Wednesday, August 27, 2014

The Opposite of Love.

At work today, I was cleaning out some of my gmail files and came
across this note that I wrote who knows when. I don't remember what I
was going through at that time, but God was surely talking to me.

The opposite of love is indifference, not hate. I've heard that
several times in the last few years at Granger Community Church.
Today, I'm spending time dwelling on that statement.
When it comes to the suffering in the world, indifference is much
worse than hate. But I believe that in our culture we take this to an
excruciating extreme.

How often do we see women and men staying in relationships that are
physically, mentally, and emotionally abusive? The act of abuse out of
"love" is better than the alternative, no "love" at all. In my own
life, I experience this in other ways. Either with a sarcastic
friend/acquaintance, who pokes fun of me "out of love". Or with my
sarcasm and criticism of those who I want to be liked by. But the
truth is, in these scenarios, either I'm being hurt or I'm hurting
another.

How messed up is that? The primary way I feel and express love is
through pain. When do I start loving like Jesus and expecting that
same kind of love in return?

I guess it goes back to how I express and define love.
I'm not saying that these people in my life don't honestly care about
me. They do. They and I just don't know how or are scared to express
it in a true way. And it all stems from vulnerability."If I joke, than
we are all laughing."  No rejection."I really like this person, but if
he/she doesn't return those feelings, I'll be wounded. So I'm going to
berate them in some way first." I'll reject you before you can reject
me. And now I've manipulated you into having some sort of feelings for
me. It may not be love, but its not indifference (I am so embarrassed
knowing I have done this.)

Can't we find a place where we can love everyone without it becoming
lopsided and twisted?

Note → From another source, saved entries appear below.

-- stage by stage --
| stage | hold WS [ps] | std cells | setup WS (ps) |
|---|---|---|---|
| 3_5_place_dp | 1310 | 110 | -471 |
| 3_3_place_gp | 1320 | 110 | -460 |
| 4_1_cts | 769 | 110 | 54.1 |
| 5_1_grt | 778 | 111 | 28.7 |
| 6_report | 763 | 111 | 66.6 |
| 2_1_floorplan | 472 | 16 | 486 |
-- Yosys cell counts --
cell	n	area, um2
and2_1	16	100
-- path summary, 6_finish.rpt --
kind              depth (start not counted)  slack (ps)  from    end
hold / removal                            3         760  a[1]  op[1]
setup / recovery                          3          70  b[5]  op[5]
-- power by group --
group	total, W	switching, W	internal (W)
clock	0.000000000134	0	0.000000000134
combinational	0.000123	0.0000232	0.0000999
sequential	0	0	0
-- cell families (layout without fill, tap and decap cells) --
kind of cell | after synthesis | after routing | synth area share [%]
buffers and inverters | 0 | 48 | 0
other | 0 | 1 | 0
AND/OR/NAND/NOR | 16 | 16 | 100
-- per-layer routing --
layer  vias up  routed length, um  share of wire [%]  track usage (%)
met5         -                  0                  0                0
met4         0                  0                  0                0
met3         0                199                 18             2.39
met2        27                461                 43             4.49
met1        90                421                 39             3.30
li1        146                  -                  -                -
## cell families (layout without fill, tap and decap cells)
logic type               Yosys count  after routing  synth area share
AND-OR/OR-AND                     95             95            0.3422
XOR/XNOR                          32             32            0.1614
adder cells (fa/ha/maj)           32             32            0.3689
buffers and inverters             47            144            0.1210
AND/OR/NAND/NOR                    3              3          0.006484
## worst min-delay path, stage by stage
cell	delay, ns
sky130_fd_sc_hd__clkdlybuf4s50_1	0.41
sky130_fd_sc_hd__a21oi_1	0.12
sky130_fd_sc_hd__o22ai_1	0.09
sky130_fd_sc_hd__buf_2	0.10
==> design/flow/run.sh <==
#!/bin/bash
# OpenROAD 26Q1-2900-gdf79404cd8, Yosys 0.63+post, stock flow scripts
make -C /OpenROAD-flow-scripts/flow DESIGN_CONFIG=/design/flow/config.mk WORK_HOME=/design/flow/orfs finish
==> design/flow/config.mk <==
export PLATFORM = sky130hd
export DESIGN_NAME = FSM_password
export DESIGN_NICKNAME = FSM_password
export VERILOG_FILES = /design/flow/design.v
export SDC_FILE = /design/flow/constraint.sdc
export NUM_CORES = 4
export LEC_CHECK = 1
export CORE_AREA = 10 10 70 70
export DIE_AREA = 0 0 80 80
==> design/flow/constraint.sdc <==
current_design FSM_password

set clk_period 1.8
set clk_io_pct 0.2

create_clock -name clk0 -period $clk_period [get_ports {clk}]

set non_clock_inputs [all_inputs -no_clocks]
set_input_delay [expr $clk_period * $clk_io_pct] -clock clk0 $non_clock_inputs
set_output_delay [expr $clk_period * $clk_io_pct] -clock clk0 [all_outputs]
==> design/flow/design.v <==
module FSM_password (
   input clk, reset,
	input [3:0] contra, habil,
	output reg ok, s1,s2,s3,  
	output reg [0:6] segmentosP,  
	output reg [0:6] segmentosA,  
	output reg [0:6] segmentosS,  
	output reg [0:6] segmentosS1  
);
   parameter contra1 = 0,
				 contra2 = 1,
				 contra3 = 2,
				 contra4 = 3,
				 num1 = 1,
				 num2 = 9,
				 num3 = 8,
				 num4 = 0;
reg [1:0] current_state, next_state;
always  @ (posedge clk , negedge reset)
	begin
		if (!reset)  
			current_state <= contra1;
		else
			current_state <= next_state;
	end
always @ (current_state, habil)
	begin
	ok = 0;
	segmentosP = ~(7'b1111110);  
	segmentosA = ~(7'b1111110);
	segmentosS = ~(7'b1111110);
	segmentosS1 = ~(7'b1111110);
	s1 = 0;
	s2 = 0;
	s3 = 0;
		case (current_state)
			contra1:
				begin
				if (habil[0])
					if (contra[0] == 1 )
					begin
						next_state = contra2;
					end
					else
						next_state = current_state;
				else 
					next_state = contra1;
				end
			contra2:
				begin
				s1 = 1;
				s2 = 0;
				s3 = 0;
				if (habil[1])
					if (contra[0] && contra[3] == 1)
					begin
						next_state = contra3;
					end
					else
						next_state = contra1;
				else 
					next_state = current_state;	
				end
			contra3:
			   begin
				s2 = 1;
				s1 = 1;
				s3 = 0;
				if (habil[2])
					if (contra[3] == 1)
					begin
						s3 = 1;
						next_state = contra4;
					end
					else
						next_state = contra1;
				else 
					next_state = current_state;	
				end
			contra4:
				begin
				s1 = 1;
				s2 = 1;
				s3 = 1;
				ok = 1;
				segmentosP = ~(7'b1100111);  
				segmentosA = ~(7'b1110111);
				segmentosS = ~(7'b1011011);
				segmentosS1 = ~(7'b1011011);
				if (habil[3])
					if (contra == num4)
						next_state <= contra1;
					else
						next_state = current_state;
				else 
					next_state = current_state;	
				end
		endcase
	end
endmodule
==> run.sh <==
#!/bin/bash
# OpenROAD 26Q1-2900-gdf79404cd8, Yosys 0.63+post, stock flow scripts
make -C /OpenROAD-flow-scripts/flow DESIGN_CONFIG=/design/flow/config.mk WORK_HOME=/design/flow/orfs finish
==> config.mk <==
export PLATFORM = sky130hd
export DESIGN_NAME = comparador
export DESIGN_NICKNAME = comparador
export VERILOG_FILES = /design/flow/design.v
export SDC_FILE = /design/flow/constraint.sdc
export NUM_CORES = 4
export LEC_CHECK = 1
export CORE_AREA = 10 10 70 70
export DIE_AREA = 0 0 80 80
==> constraint.sdc <==
current_design comparador

set clk_period 1.8
set clk_io_pct 0.2

create_clock -name clk0 -period $clk_period

set non_clock_inputs [all_inputs -no_clocks]
set_input_delay [expr $clk_period * $clk_io_pct] -clock clk0 $non_clock_inputs
set_output_delay [expr $clk_period * $clk_io_pct] -clock clk0 [all_outputs]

Possibly. But first, we have to redefine love
(or understand its true meaning.)

Love isn't sex, attraction, compatibility, romance, passion, wealth,
success, or even marriage. Not that these are bad. They can be great.
They are natural by-products of love, but not love itself. When we
begin to think these attributes are love, we head down a path of sin.
Lust, greed, pride, and envy all spawn from these false definitions of
love.

So what is love?

Paul defined love in his first letter to the Corinthians.

Love is patient, love is kind. It does not envy, it does not boast,
it is not proud. It is not rude, it is not self-seeking, it is not
easily angered, it keeps no record of wrongs. Love does not delight
in evil but rejoices with the truth. It always protects, always
trusts, always hopes, always perseveres. Love never fails.
Corinthians 13:4-8

I have heard these verses many many times. I know them in my head, but
not in my heart. It's not like I don't understand them. It's that I
don't recognize them. I don't see love in myself or most others. By
Paul's definition, we are all terrible lovers.

How do we become better lovers? The answer is simple and nothing new
to my fellow Christ-followers. Be more like Christ. We have the
instructions in the gospel. Jesus loved, truly loved all he came in
contact with. He wasn't romantic, attracted, or drawn toward any one
person. He loved them all equally and still does.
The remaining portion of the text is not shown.